Knowledge, attitude, and practice were found to have good levels in this research.

In the knowledge section, participants were good in terms of separation of raw and cooked materials and using healthy water and material. They were found to be poor in terms of keeping food at safe temperatures (fourth key) and cook thoroughly (third key). This shows that our findings are consistent with several studies. [3, 1319]. Osili et al. (2013) showed that the lowest levels of knowledge belonged to safe storage, defrosting, and cooking and reheating of food [3]. This is consistent with this study. In some works very few respondents gave correct answers on keeping food at the right temperatures [17, 18, 20]. Although scores for knowledge, attitude, and practice were found to be good in these recent studies, the participants had poor knowledge on reheating and on safe temperature for food.

Sharif et al. (2013) found that in spite of good knowledge levels among food handlers, they had poor knowledge on defrosting and safe temperature (fourth key) [21]. Fadei (2015) found that although the level of knowledge among food workers was good, many answered the question relating to safe temperatures wrongly [22]. Cuprasitrut et al. (2011) showed that the participants did not reheat ready-to-eat foods [19]. Furthermore, Buccheri et al. (2007) showed that nursing staff had little knowledge about the correct temperature for storing ready-to-eat (warm and cold) food: 61% of the respondents were found to defrost frozen foods at room temperature [23]. All of these studies are consistent with this study.

Our findings indicate that the importance of food temperature and its relationship with the control of microbial dangers is not clear or understood by people who work in the food industry.
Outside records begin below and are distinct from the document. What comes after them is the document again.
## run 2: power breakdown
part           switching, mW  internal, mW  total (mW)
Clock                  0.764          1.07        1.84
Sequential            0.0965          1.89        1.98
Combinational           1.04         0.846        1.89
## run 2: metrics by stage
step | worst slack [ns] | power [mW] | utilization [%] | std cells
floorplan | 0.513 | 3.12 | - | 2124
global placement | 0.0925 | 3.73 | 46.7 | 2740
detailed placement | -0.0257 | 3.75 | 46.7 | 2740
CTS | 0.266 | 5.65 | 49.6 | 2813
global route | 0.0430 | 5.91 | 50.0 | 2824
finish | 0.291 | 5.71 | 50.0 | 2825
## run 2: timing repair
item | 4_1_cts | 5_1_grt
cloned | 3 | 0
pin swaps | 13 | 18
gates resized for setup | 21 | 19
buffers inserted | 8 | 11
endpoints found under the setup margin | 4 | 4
## src/rtl/lant_pkg.sv

```systemverilog
// Shared types, codes and defaults for the Langton's ant stepper.
package lant_pkg;

  // Default grid store dimensions.
  localparam int DEF_MAX_ROWS = 256;
  localparam int DEF_MAX_COLS = 256;

  // Largest active size the size registers can select; larger values clamp to it.
  localparam int SIZE_LIMIT = 256;

  // Configuration port widths.
  localparam int CFG_INDEX_W = 2;
  localparam int CFG_DATA_W  = 9;

  // Configuration register indexes.
  localparam logic [CFG_INDEX_W-1:0] CFG_GRID_HEIGHT = 2'd0;
  localparam logic [CFG_INDEX_W-1:0] CFG_GRID_WIDTH  = 2'd1;
  localparam logic [CFG_INDEX_W-1:0] CFG_WRAP_EDGES  = 2'd2;

  // Item modes.
  localparam logic [1:0] MODE_STEP  = 2'd0;
  localparam logic [1:0] MODE_WRITE = 2'd1;
  localparam logic [1:0] MODE_PLACE = 2'd2;

  // Headings, coded clockwise.
  localparam logic [1:0] HEAD_UP    = 2'd0;
  localparam logic [1:0] HEAD_RIGHT = 2'd1;
  localparam logic [1:0] HEAD_DOWN  = 2'd2;
  localparam logic [1:0] HEAD_LEFT  = 2'd3;

  // Turn amounts: a quarter turn counterclockwise or clockwise.
  localparam logic [1:0] TURN_CCW = 2'd3;
  localparam logic [1:0] TURN_CW  = 2'd1;

  // Input transaction payload.
  typedef struct packed {
    logic [1:0] mode;
    logic [7:0] cell_x;
    logic [7:0] cell_y;
    logic       cell_value;
  } req_t;

  // Result transaction payload.
  typedef struct packed {
    logic       changed_valid;
    logic [7:0] changed_x;
    logic [7:0] changed_y;
    logic       changed_value;
    logic [7:0] ant_x;
    logic [7:0] ant_y;
    logic [1:0] ant_heading;
  } rsp_t;

  // Commands from the controller to the datapath.
  typedef struct packed {
    logic clr_wr;
    logic idle;
    logic take;
    logic commit;
  } cmd_t;

  // Status from the datapath to the controller.
  typedef struct packed {
    logic clr_last;
    logic out_busy;
  } sts_t;

endpackage

```

## src/rtl/lant_ctrl.sv

```systemverilog
// Controller state machine for the Langton's ant stepper.
module lant_ctrl (
  input  logic           clk,
  input  logic           rst,
  input  logic           req_valid,
  output logic           req_ready,
  input  lant_pkg::sts_t sts,
  output lant_pkg::cmd_t cmd
);

  typedef enum logic [1:0] {
    ST_CLEAR,
    ST_IDLE,
    ST_WORK
  } state_t;

  state_t state;

  // State register: clear the grid after reset, then alternate accept and work.
  always_ff @(posedge clk) begin
    if (rst) begin
      state <= ST_CLEAR;
    end else begin
      unique case (state)
        ST_CLEAR: begin
          if (sts.clr_last) state <= ST_IDLE;
        end
        ST_IDLE: begin
          if (req_valid) state <= ST_WORK;
        end
        ST_WORK: begin
          if (!sts.out_busy) state <= ST_IDLE;
        end
        default: state <= ST_CLEAR;
      endcase
    end
  end

  // Commands follow from the state, the request valid and the output busy flag.
  always_comb begin
    cmd.clr_wr = (state == ST_CLEAR);
    cmd.idle   = (state == ST_IDLE);
    cmd.take   = (state == ST_IDLE) && req_valid;
    cmd.commit = (state == ST_WORK) && !sts.out_busy;
  end

  assign req_ready = (state == ST_IDLE);

endmodule

```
This issue is a critical point in preparing food and implementing food safety programs [14].

With reference to the attitude part, questions relating to keeping clean and safe temperature had best scores. This was consistent with Buccheri et al.(2007) who found that the best attitude belonged to keeping food at safe temperature [23].

The least scores belonged to separating knives and cutting board for raw and cooked materials and a question that we added to this questionnaire.

In Cuprusitrut et al. study (2007) 76.9% of food handlers used separate knives and boards [19]. Rosnani et al. (2014) founded that 80% of respondents did not agree to separate raw and cooked food [15]; in another research by liu et al. (2015) separating did not happen in practice although it had good score in knowledge [17]. Kitagawa et al. figure out 93% of participants did not have separate storage for raw and cooked foods [24].

Our added question was: “I think I can distinguish safe foods and spoiled ones by looking at them and this is a safe way.” This is a worrying issue because food handlers did not know they cannot trust their eyes to figure out whether foods are healthy or not. They put the other people in danger of food born diseases so authorities should pay attention about content of health courses to train them correctly and effectively.

In practice or self-reported behavior, best scores belonged to using safe water and raw materials; lowest scores related to cooking thoroughly. Our finding was consistent with Buccheri et al. (2007) who found that participants rarely separated raw and cooked materials. This was also consistent with Sharif et al. (2013) [21]. Also, washing raw materials in Soares et al. (2012) were low: this study is inconsistence with our research [18].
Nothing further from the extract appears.